These patients are mostly elderly, serious complications and cannot tolerate valve implantation surgery [9]. Studies indicated that TAVI can not only reduce aortic cross-valvular pressure in patients with aortic valve stenosis but also improve myocardial function and reduce mortality [10, 11]. China is rapidly entering an aging society, and patients with calcified aortic stenosis are increasing year by year [12]. TAVI has broad development prospects. Based on the particularity of surgery “high-risk requirements” and “nonvisualization” of TAVI, the preoperative clinical evaluation and imaging evaluation are to screen suitable patients and prevent intraoperative complications [13]. The purpose of this study was to investigate the role of CT angiography information provided by the deep learning algorithm in the diagnosis and complications of congenital aortic valve disease and severe aortic valve stenosis. The purpose of optimizing and improving CT scanning mode evaluation of deep learning algorithm before TAVI was to provide more safe and effective scanning methods for surgical patients.

2. Materials and Methods

2.1. Research Objects

120 patients underwent ultrasound cardiography of aortic stenosis in the hospital from February 2018 to December 2020. The average age of them was 72.46 ± 6.75 years old, and there were 67 males. According to the comprehensive evaluation, the risk of surgery was too high to tolerate surgical valve ring replacement. Therefore, it was recommended that patients with severe aortic stenosis who had percutaneous main valve replacement and arterial replacement received cardiac enhanced CT examination within one week could be included. Patients with rheumatic heart disease who had undergone aortic valve replacement or the patients with infective endocarditis were excluded. A total of 120 patients were selected. General information, traditional risk factors, and other information of patients were collected by consulting medical records and telephone follow-up. The study was approved by the medical ethics committee, and patients signed informed consent.

2.2. CT Scanning

All patients who underwent cardiac scanning signed informed consent for scanning. The patient sat for 30 minutes before the examination, and the professional staff explained the precautions of the examination. CT scan included plain cardiac scan and prospective electrocardiogram-gated coronary spiral scan (anterior) (35–73% cardiac cycle) and dynamic large-pitch scan. The prospective electrocardiogram-gated trigger technique was used to scan the supine position of calcification, and the electrocardiogram-gated device was connected. The width of the collimator was 0.733 mm, the matrix was 500 × 500, and the thickness was 2.6 mm. The scanning range was from tracheal bulge to apex. After inhalation, breath hold twice had completed the scan, and the scan time was 7 s. The enhanced CT scan was performed with prospective electrocardiogram-gated (60% cardiac cycle) and dynamic large-pitch scanning. The scanning range was from the apex to the diaphragm. Onepak 370 (370 mg/mL, OP) was used as thw contrast agent. Dual-tube high pressure injection was used to connect the automatic injector to the elbow vein and measure the circulation time. The method was to select the level of aortic root, embed 17 cannula needles into the vein before scanning the elbow, inject 16 mL Onepak 370, with a flow rate of 6 mL/s, delay scanning of 7 s, and scan one layer with a thickness of 6 mm. The rotation time of the spherical tube was 1.3 s/circle. The scanning can be stopped when the density of the ascending aortic root changed from high to low. In the time-density curve obtained by dynamic analysis software, the actual delay time was obtained 5 s after the peak attenuation delay of contrast agent in the region of interest of ascending aorta. Two injection stages were conducted.

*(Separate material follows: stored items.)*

--- config.mk ---
export PLATFORM = sky130hd
export DESIGN_NAME = ps_subsys_top
export DESIGN_NICKNAME = d
export VERILOG_FILES = /design/src/design/ps_bus_pkg.sv /design/src/design/sys_bus_if.sv /design/src/design/axi_slave.sv /design/src/design/ctrl_regs.sv /design/src/design/edge_counter.sv /design/src/design/ps_subsys_top.sv
export SDC_FILE = /design/constraint.sdc
export NUM_CORES = 1
export LEC_CHECK = 0
export BUFFER_PORTS_ARGS = -buffer_cell sky130_fd_sc_hd__buf_2
export CORE_ASPECT_RATIO = 1.75
export CORE_MARGIN = 4
export CORE_UTILIZATION = 40
export DETAILED_ROUTE_END_ITERATION = 6
export GPL_TIMING_DRIVEN = 0
export PLACE_DENSITY = 0.69
export SYNTH_ARGS = -nofsm -noshare
export SYNTH_HDL_FRONTEND = slang
export SYNTH_SLANG_ARGS = --single-unit
--- constraint.sdc ---
create_clock -name clk -period 3.86 [get_ports clk]
set_input_delay 0.193 -clock clk [delete_from_list [all_inputs] [get_ports clk]]
set_output_delay 0.193 -clock clk [all_outputs]
set_load 0.005 [all_outputs]
--- src/design/ps_bus_pkg.sv ---
/*
 * Shared bus definitions for the processor-side bridge
 * Widths, vector types, register map, response codes, bridge states
 */
`default_nettype none

package ps_bus_pkg;

  // Bus widths
  localparam int AW = 32;
  localparam int DW = 32;
  localparam int IW = 12;

  typedef logic [AW-1:0]   addr_t;
  typedef logic [DW-1:0]   data_t;
  typedef logic [DW/8-1:0] strb_t;
  typedef logic [IW-1:0]   id_t;
  typedef logic [1:0]      resp_t;

  // AXI response codes in use
  localparam resp_t RESP_OKAY   = 2'd0;
  localparam resp_t RESP_SLVERR = 2'd2;

  // Housekeeping register byte offsets
  localparam addr_t REG_ID      = 'h00;
  localparam addr_t REG_CTRL    = 'h04;
  localparam addr_t REG_THRESH  = 'h08;
  localparam addr_t REG_COUNT   = 'h0C;
  localparam addr_t REG_SCRATCH = 'h10;

  // Identification word of the register block
  localparam data_t BLOCK_ID = 32'h4853_4B01;

  // CTRL bit positions
  localparam int CTRL_EN_BIT  = 0;
  localparam int CTRL_CLR_BIT = 1;

  // Bridge FSM states
  typedef enum logic [2:0] {
    IDLE,
    WR_WAIT,
    WR_ACCESS,
    WR_RESP,
    RD_ACCESS,
    RD_RESP
  } bridge_state_t;

endpackage

`default_nettype wire

--- src/design/sys_bus_if.sv ---
/*
 * Simple system bus with write and read strobes
 * One access in flight, acknowledged one cycle after the strobe
 */
`timescale 1ns/1ps
`default_nettype none

interface sys_bus_if (
  input logic clk
);

  // Request side
  logic              wen;
  logic              ren;
  ps_bus_pkg::addr_t addr;
  ps_bus_pkg::data_t wdata;
  ps_bus_pkg::strb_t wstrb;

  // Response side
  ps_bus_pkg::data_t rdata;
  logic              ack;
  logic              err;

  // Bridge end
  modport m (input clk, output wen, ren, addr, wdata, wstrb, input rdata, ack, err);

  // Peripheral end
  modport s (input clk, input wen, ren, addr, wdata, wstrb, output rdata, ack, err);

endinterface

`default_nettype wire

--- src/design/axi_slave.sv ---
/*
 * AXI3 single-beat slave bridge
 * Each accepted read or write becomes one system bus access
 * Bursts are refused with SLVERR and never reach the bus
 */
`timescale 1ns/1ps
`default_nettype none

module axi_slave (
  input  logic              clk,
  input  logic              rst_n,
  // Write address channel
  input  logic              awvalid,
  output logic              awready,
  input  ps_bus_pkg::addr_t awaddr,
  input  ps_bus_pkg::id_t   awid,
  input  logic [3:0]        awlen,
  // Write data channel
  input  logic              wvalid,
  output logic              wready,
  input  ps_bus_pkg::data_t wdata,
  input  ps_bus_pkg::strb_t wstrb,
  input  logic              wlast,
  // Write response channel
  output logic              bvalid,
  input  logic              bready,
  output ps_bus_pkg::resp_t bresp,
  output ps_bus_pkg::id_t   bid,
  // Read address channel
  input  logic              arvalid,
  output logic              arready,
  input  ps_bus_pkg::addr_t araddr,
  input  ps_bus_pkg::id_t   arid,
  input  logic [3:0]        arlen,
  // Read data channel
  output logic              rvalid,
  input  logic              rready,
  output ps_bus_pkg::data_t rdata,
  output ps_bus_pkg::resp_t rresp,
  output ps_bus_pkg::id_t   rid,
  output logic              rlast,
  // System bus master
  sys_bus_if.m              bus
);

  ps_bus_pkg::bridge_state_t state;

  // Write halves collected so far
  logic aw_got;
  logic w_got;

  logic aw_hs;
  logic w_hs;
  logic ar_hs;
  logic aw_done;
  logic w_done;
  logic wr_go;
  logic len_err;
  logic wr_len_err;

  // Captured transfer
  ps_bus_pkg::addr_t addr_q;
  ps_bus_pkg::id_t   id_q;
  ps_bus_pkg::data_t wdata_q;
  ps_bus_pkg::strb_t wstrb_q;
  ps_bus_pkg::resp_t resp_q;
  ps_bus_pkg::data_t rdata_q;

  //////////////////////////////////////////////////
  // Address and data acceptance
  //////////////////////////////////////////////////

  // Each write channel closes once its half is held
  assign awready = (state == ps_bus_pkg::IDLE) ||
                   ((state == ps_bus_pkg::WR_WAIT) && !aw_got);
  assign wready  = (state == ps_bus_pkg::IDLE) ||
                   ((state == ps_bus_pkg::WR_WAIT) && !w_got);
  // Write has priority over read
  assign arready = (state == ps_bus_pkg::IDLE) && !awvalid && !wvalid;

  assign aw_hs = awvalid && awready;
  assign w_hs  = wvalid && wready;
  assign ar_hs = arvalid && arready;

  // Write complete when both halves are in, earlier or now
  assign aw_done = aw_got || aw_hs;
  assign w_done  = w_got || (w_hs && wlast);
  assign wr_go   = aw_done && w_done;
  assign len_err = aw_hs ? (awlen != 4'd0) : wr_len_err;

  //////////////////////////////////////////////////
  // Bridge FSM
  //////////////////////////////////////////////////

  always_ff @(posedge clk or negedge rst_n) begin
    if (!rst_n) begin
      state   <= ps_bus_pkg::IDLE;
      aw_got  <= 1'b0;
      w_got   <= 1'b0;
      bus.wen <= 1'b0;
      bus.ren <= 1'b0;
    end else begin
      // Strobes are single-cycle pulses
      bus.wen <= 1'b0;
      bus.ren <= 1'b0;
      case (state)
        ps_bus_pkg::IDLE, ps_bus_pkg::WR_WAIT: begin
          if (wr_go) begin
            aw_got <= 1'b0;
            w_got  <= 1'b0;
            if (len_err) begin
              state <= ps_bus_pkg::WR_RESP;
            end else begin
              state   <= ps_bus_pkg::WR_ACCESS;
              bus.wen <= 1'b1;
            end
          end else if (aw_hs || w_hs) begin
            // One half still missing
            aw_got <= aw_done;
            w_got  <= w_done;
            state  <= ps_bus_pkg::WR_WAIT;
          end else if (ar_hs) begin
            if (arlen != 4'd0) begin
              state <= ps_bus_pkg::RD_RESP;
            end else begin
              state   <= ps_bus_pkg::RD_ACCESS;
              bus.ren <= 1'b1;
            end
          end
        end
        ps_bus_pkg::WR_ACCESS: if (bus.ack) state <= ps_bus_pkg::WR_RESP;
        ps_bus_pkg::RD_ACCESS: if (bus.ack) state <= ps_bus_pkg::RD_RESP;
        ps_bus_pkg::WR_RESP:   if (bready) state <= ps_bus_pkg::IDLE;
        ps_bus_pkg::RD_RESP:   if (rready) state <= ps_bus_pkg::IDLE;
        default:               state <= ps_bus_pkg::IDLE;
      endcase
    end
  end

  // Transfer payload
  always_ff @(posedge clk) begin
    if (aw_hs) begin
      addr_q     <= awaddr;
      id_q       <= awid;
      wr_len_err <= (awlen != 4'd0);
    end else if (ar_hs) begin
      addr_q <= araddr;
      id_q   <= arid;
    end
    if (w_hs) begin
      wdata_q <= wdata;
      wstrb_q <= wstrb;
    end
    // Refused bursts answered without touching the bus
    if (wr_go && len_err) begin
      resp_q <= ps_bus_pkg::RESP_SLVERR;
    end
    if (ar_hs && (arlen != 4'd0)) begin
      resp_q  <= ps_bus_pkg::RESP_SLVERR;
      rdata_q <= '0;
    end
    if (bus.ack && (state == ps_bus_pkg::WR_ACCESS || state == ps_bus_pkg::RD_ACCESS)) begin
      resp_q <= bus.err ? ps_bus_pkg::RESP_SLVERR : ps_bus_pkg::RESP_OKAY;
    end
    if (bus.ack && (state == ps_bus_pkg::RD_ACCESS)) begin
      rdata_q <= bus.rdata;
    end
  end

  //////////////////////////////////////////////////
  // Responses and bus request
  //////////////////////////////////////////////////

  // Held steady until the matching ready
  assign bvalid = (state == ps_bus_pkg::WR_RESP);
  assign bresp  = resp_q;
  assign bid    = id_q;
  assign rvalid = (state == ps_bus_pkg::RD_RESP);
  assign rdata  = rdata_q;
  assign rresp  = resp_q;
  assign rid    = id_q;
  assign rlast  = rvalid;

  assign bus.addr  = addr_q;
  assign bus.wdata = wdata_q;
  assign bus.wstrb = wstrb_q;

endmodule

`default_nettype wire

--- src/design/ctrl_regs.sv ---
/*
 * Housekeeping register block on the system bus
 * ID, control, threshold, counter readback and scratch registers
 */
`timescale 1ns/1ps
`default_nettype none

module ctrl_regs (
  input  logic              clk,
  input  logic              rst_n,
  sys_bus_if.s              bus,
  output logic              enable,
  output logic              clear,
  output ps_bus_pkg::data_t threshold,
  input  ps_bus_pkg::data_t count
);

  // Decoded window of 4 KB
  localparam int OFFS_W = 12;

  logic [OFFS_W-1:0] offs;
  ps_bus_pkg::data_t ctrl_q;
  ps_bus_pkg::data_t thresh_q;
  ps_bus_pkg::data_t scratch_q;
  ps_bus_pkg::data_t rd_val;
  ps_bus_pkg::data_t wr_merge;
  logic              hit;
  logic              ro;
  logic              acc_err;
  logic              wr_ok;

  // Byte-lane merge under write strobes
  function automatic ps_bus_pkg::data_t merge_bytes(input ps_bus_pkg::data_t old_val,
                                                    input ps_bus_pkg::data_t new_val,
                                                    input ps_bus_pkg::strb_t strb);
    ps_bus_pkg::data_t res;
    res = old_val;
    for (int i = 0; i < ps_bus_pkg::DW/8; i++) begin
      if (strb[i]) res[8*i +: 8] = new_val[8*i +: 8];
    end
    return res;
  endfunction

  assign offs = bus.addr[OFFS_W-1:0];

  // Offset decode
  always_comb begin
    hit      = 1'b1;
    ro       = 1'b0;
    rd_val   = '0;
    wr_merge = '0;
    case (offs)
      ps_bus_pkg::REG_ID[OFFS_W-1:0]: begin
        rd_val = ps_bus_pkg::BLOCK_ID;
        ro     = 1'b1;
      end
      ps_bus_pkg::REG_CTRL[OFFS_W-1:0]: begin
        rd_val   = ctrl_q;
        wr_merge = merge_bytes(ctrl_q, bus.wdata, bus.wstrb);
      end
      ps_bus_pkg::REG_THRESH[OFFS_W-1:0]: begin
        rd_val   = thresh_q;
        wr_merge = merge_bytes(thresh_q, bus.wdata, bus.wstrb);
      end
      ps_bus_pkg::REG_COUNT[OFFS_W-1:0]: begin
        rd_val = count;
        ro     = 1'b1;
      end
      ps_bus_pkg::REG_SCRATCH[OFFS_W-1:0]: begin
        rd_val   = scratch_q;
        wr_merge = merge_bytes(scratch_q, bus.wdata, bus.wstrb);
      end
      default: hit = 1'b0;
    endcase
  end

  // Unmapped offset or write to a read-only register
  assign acc_err = !hit || (bus.wen && ro);
  assign wr_ok   = bus.wen && hit && !ro;

  always_ff @(posedge clk or negedge rst_n) begin
    if (!rst_n) begin
      ctrl_q    <= '0;
      thresh_q  <= '0;
      scratch_q <= '0;
      clear     <= 1'b0;
      bus.ack   <= 1'b0;
      bus.err   <= 1'b0;
    end else begin
      clear   <= 1'b0;
      bus.ack <= bus.wen || bus.ren;
      bus.err <= (bus.wen || bus.ren) && acc_err;
      if (wr_ok) begin
        case (offs)
          ps_bus_pkg::REG_CTRL[OFFS_W-1:0]: begin
            // Clear bit is a strobe and never stored
            ctrl_q <= wr_merge & ~(ps_bus_pkg::data_t'(1) << ps_bus_pkg::CTRL_CLR_BIT);
            clear  <= wr_merge[ps_bus_pkg::CTRL_CLR_BIT];
          end
          ps_bus_pkg::REG_THRESH[OFFS_W-1:0]:  thresh_q  <= wr_merge;
          ps_bus_pkg::REG_SCRATCH[OFFS_W-1:0]: scratch_q <= wr_merge;
          default: ;
        endcase
      end
    end
  end

  // Read data valid alongside ack, zero on error and writes
  always_ff @(posedge clk) begin
    if (bus.wen || bus.ren) bus.rdata <= (acc_err || bus.wen) ? '0 : rd_val;
  end

  assign enable    = ctrl_q[ps_bus_pkg::CTRL_EN_BIT];
  assign threshold = thresh_q;

endmodule

`default_nettype wire

--- src/design/edge_counter.sv ---
/*
 * Event edge counter
 * Synchronizes event input, counts rising edges, flags threshold
 */
`timescale 1ns/1ps
`default_nettype none

module edge_counter #(
  parameter int SYNC_STAGES = 2
) (
  input  logic              clk,
  input  logic              rst_n,
  input  logic              enable,
  input  logic              clear,
  input  ps_bus_pkg::data_t threshold,
  input  logic              event_in,
  output ps_bus_pkg::data_t count,
  output logic              irq
);

  // Synchronizer chain and edge history
  logic [SYNC_STAGES-1:0] sync_q;
  logic                   ev_d;
  logic                   ev_rise;

  assign ev_rise = sync_q[SYNC_STAGES-1] && !ev_d;

  always_ff @(posedge clk or negedge rst_n) begin
    if (!rst_n) begin
      sync_q <= '0;
      ev_d   <= 1'b0;
    end else begin
      sync_q <= {sync_q[SYNC_STAGES-2:0], event_in};
      ev_d   <= sync_q[SYNC_STAGES-1];
    end
  end

  // Clear wins over counting, saturate at all ones
  always_ff @(posedge clk or negedge rst_n) begin
    if (!rst_n) begin
      count <= '0;
    end else if (clear) begin
      count <= '0;
    end else if (enable && ev_rise && (count != '1)) begin
      count <= count + 1'b1;
    end
  end

  // Threshold of zero disables the interrupt
  always_ff @(posedge clk or negedge rst_n) begin
    if (!rst_n) begin
      irq <= 1'b0;
    end else begin
      irq <= (threshold != '0) && (count >= threshold);
    end
  end

endmodule

`default_nettype wire

--- src/design/ps_subsys_top.sv ---
/*
 * Processor-side bus bridge subsystem
 * AXI3 slave, housekeeping registers and event counter
 */
`timescale 1ns/1ps
`default_nettype none

module ps_subsys_top #(
  parameter int SYNC_STAGES = 2
) (
  input  logic              clk,
  input  logic              rst_n,
  // Write address channel
  input  logic              awvalid,
  output logic              awready,
  input  ps_bus_pkg::addr_t awaddr,
  input  ps_bus_pkg::id_t   awid,
  input  logic [3:0]        awlen,
  // Write data channel
  input  logic              wvalid,
  output logic              wready,
  input  ps_bus_pkg::data_t wdata,
  input  ps_bus_pkg::strb_t wstrb,
  input  logic              wlast,
  // Write response channel
  output logic              bvalid,
  input  logic              bready,
  output ps_bus_pkg::resp_t bresp,
  output ps_bus_pkg::id_t   bid,
  // Read address channel
  input  logic              arvalid,
  output logic              arready,
  input  ps_bus_pkg::addr_t araddr,
  input  ps_bus_pkg::id_t   arid,
  input  logic [3:0]        arlen,
  // Read data channel
  output logic              rvalid,
  input  logic              rready,
  output ps_bus_pkg::data_t rdata,
  output ps_bus_pkg::resp_t rresp,
  output ps_bus_pkg::id_t   rid,
  output logic              rlast,
  // Event input and interrupt level
  input  logic              event_in,
  output logic              irq
);

  //////////////////////////////////////////////////
  // Internal connections
  //////////////////////////////////////////////////

  logic              enable;
  logic              clear;
  ps_bus_pkg::data_t threshold;
  ps_bus_pkg::data_t count;

  sys_bus_if bus (.clk(clk));

  //////////////////////////////////////////////////
  // Bridge, registers, counter
  //////////////////////////////////////////////////

  axi_slave u_axi_slave (
    .clk     (clk),     .rst_n   (rst_n),
    .awvalid (awvalid), .awready (awready), .awaddr (awaddr), .awid (awid),
    .awlen   (awlen),
    .wvalid  (wvalid),  .wready  (wready),  .wdata  (wdata),  .wstrb (wstrb),
    .wlast   (wlast),
    .bvalid  (bvalid),  .bready  (bready),  .bresp  (bresp),  .bid   (bid),
    .arvalid (arvalid), .arready (arready), .araddr (araddr), .arid  (arid),
    .arlen   (arlen),
    .rvalid  (rvalid),  .rready  (rready),  .rdata  (rdata),  .rresp (rresp),
    .rid     (rid),     .rlast   (rlast),
    .bus     (bus)
  );

  ctrl_regs u_ctrl_regs (
    .clk       (clk),
    .rst_n     (rst_n),
    .bus       (bus),
    .enable    (enable),
    .clear     (clear),
    .threshold (threshold),
    .count     (count)
  );

  edge_counter #(
    .SYNC_STAGES (SYNC_STAGES)
  ) u_edge_counter (
    .clk       (clk),
    .rst_n     (rst_n),
    .enable    (enable),
    .clear     (clear),
    .threshold (threshold),
    .event_in  (event_in),
    .count     (count),
    .irq       (irq)
  );

endmodule

`default_nettype wire

; Word level (Yosys, flattened, before mapping)
; Index checks and enable logic that the tools add are counted.
[word_totals]
ff_bits = 268
latch_bits = 0
ramBits = 0
romBits = 0
in_bits = 141
memories = 0
[op_classes]
addsub = 1
multipliers = 0
div = 0
order_cmp = 1
n_eq_ne = 15
n_shift = 0
muxes = 53
n_bitwise = 0
reduce_logical = 55
[ops]
columns = op, count
row1 = case mux 32 bit (5 select lines), 1
row2 = two-way mux 32 bit, 4
row3 = two-way mux 8 bit, 12
row4 = case mux 32 bit (2 select lines), 1
row5 = two-way mux 12 bit, 4
row6 = adder 32 x 1 -> 32 bit (second input constant), 1
row7 = >= comparator 32 bit, 1
row8 = != test 32 bit (second input constant), 1
row9 = nonzero test 32 bit, 1
row10 = equality test 12 x 4 -> 1 bit (second input constant), 2
row11 = logical AND 1 bit, 21
row12 = two-way mux 3 bit, 7
row13 = two-way mux 1 bit, 19
row14 = case mux 3 bit (5 select lines), 1
row15 = equality test 12 x 3 -> 1 bit (second input constant), 1
row16 = equality test 12 x 5 -> 1 bit (second input constant), 1
row17 = logical NOT 12 bit, 1
row18 = logical OR 1 bit, 9
row19 = two-way mux 2 bit, 4
row20 = AND reduction 2 bit, 4
row21 = nonzero test 2 bit, 4
row22 = nonzero test 4 bit, 2
row23 = logical NOT 1 bit, 7
row24 = equality test 3 x 2 -> 1 bit (second input constant), 2
row25 = 10 further kinds, 14

; Depth between registers and ports, before layout
[depth]
word_depth = 11
depth_mapped = 8
depth_no_buf = 7

; Hierarchy
; Synthesis repeated with hierarchy kept, for this count alone.
[unflattened]
cells_unflattened = 1462
area_unflattened_um2 = 15148.3
[by_module_without_submodules]
columns = module, n_inst, cells_each, area_per_inst_um2, seq_area_each_um2
row1 = ctrl_regs, 1, 765, 7511.0, 3413.3
row2 = axi_slave, 1, 377, 4845.9, 3588.4
row3 = edge_counter, 1, 320, 2791.4, 900.9

; Worst setup path before layout
; OpenSTA, ideal clock, no wires.
[synth_timing]
path_kind = reg2reg
startpoint = reg u_axi_slave.state[2]
endpoint = reg u_axi_slave.rdata_q[0], in the netlist u_axi_slave.rdata[0], enable pin
setup_ns = 0.433
arrival_ns = 2.637
required_time_ns = 3.427
path_slack_ns = 0.790
stages_incl_launch_ff = 5
synth_period_minus_slack_ns = 3.070
cell_sequence = dfrtp_1 -> buf_2 -> nor2_1 -> nand4b_1 -> o22ai_1
[synth_between]
elab_chain_cells = 6
elab_cells_between_ends = 8
cone_classes = eq/ne: 1 / reduce/logical: 7
[synth_rtl]
columns = element, line
row1 = start: declaration, axi_slave.sv:46  ; ps_bus_pkg::bridge_state_t state;
row2 = start signal: assignment, axi_slave.sv:97  ; state <= ps_bus_pkg::IDLE;
row3 = start signal: assignment, axi_slave.sv:112  ; state <= ps_bus_pkg::WR_RESP;
row4 = start signal: assignment, axi_slave.sv:114  ; state <= ps_bus_pkg::WR_ACCESS;
row5 = logical NOT 3 bit, axi_slave.sv:79  ; assign arready = (state == ps_bus_pkg::IDLE) && !awvalid && !wvalid;
row6 = logical AND 1 bit (2 in series), axi_slave.sv:79
row7 = logical AND 1 bit, axi_slave.sv:83  ; assign ar_hs = arvalid && arready;
row8 = logical AND 1 bit, axi_slave.sv:158  ; if (ar_hs && (arlen != 4'd0)) begin
row9 = nonzero test 2 bit (no source line) *, -
row10 = end signal: assignment, axi_slave.sv:166  ; rdata_q <= bus.rdata;
row11 = end: declaration, axi_slave.sv:67  ; ps_bus_pkg::data_t rdata_q;
; Every way passes the cells marked *; elsewhere a longest branch is shown, timed or not.
; A chain may end at the register's enable or synchronous reset.

; Worst setup path in the final report
[layout_timing]
startpoint = reg u_axi_slave.state[2]
endpoint = reg u_axi_slave.addr_q[0], in the netlist u_axi_slave.bus.addr[0], enable pin
[layout_between]
elab_chain_cells = 5
elab_cells_between_ends = 9
cone_classes = eq/ne: 1 / reduce/logical: 8
[layout_rtl]
columns = element, line
row1 = equality test 3 x 1 -> 1 bit or logical NOT 3 bit (tied branches), "axi_slave.sv:75, axi_slave.sv:74, axi_slave.sv:79"
row2 = logical AND 1 bit (on tied branches), "axi_slave.sv:75, axi_slave.sv:79"
row3 = logical OR 1 bit or logical AND 1 bit (tied branches), "axi_slave.sv:74, axi_slave.sv:79"
row4 = logical AND 1 bit (on tied branches), "axi_slave.sv:81, axi_slave.sv:83"
row5 = nonzero test 2 bit (no source line) *, -
row6 = end signal: assignment, axi_slave.sv:143  ; addr_q <= awaddr;
row7 = end signal: assignment, axi_slave.sv:147  ; addr_q <= araddr;
row8 = end: declaration, axi_slave.sv:62  ; ps_bus_pkg::addr_t addr_q;
; Marks and branches as above.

2.3. CT Images of Deep Learning Algorithm

In the Caffe environment, according to the existing experience and knowledge, combined with the CT image characteristics of aortic aneurysm, the CT performance of the aorta was analyzed (TJ-2 fully convolutional network model suitable for experiments was analyzed. The model structure was shown in Figure 1.). The TJ-2 fully convolutional network model can theoretically enter any size of the graph, for example, and generate the corresponding image output after calculation. The network model had good fault tolerance. The experimental data set was divided into training set and verification set, and these data were applied to the designed model for training in TJ-2. After training, the accuracy of the training results and other information can be obtained, and the problems in the experiment can be found by comparison. Image transmission to postprocessing workstations (syngo Imaging, Siemens, medical solution systems, Forchheim) was analyzed using three-dimensional software. Parameters were as follows: reconstruction layer thickness, 1.2 mm; reconstruction interval, 0.8 m; and convolution kernel, d32f. Image postprocessing techniques were intensity projection, multiplanar reconstruction, and surface reconstruction. Two experienced radiologists worked together to complete image analysis, discuss, and deal with different problems.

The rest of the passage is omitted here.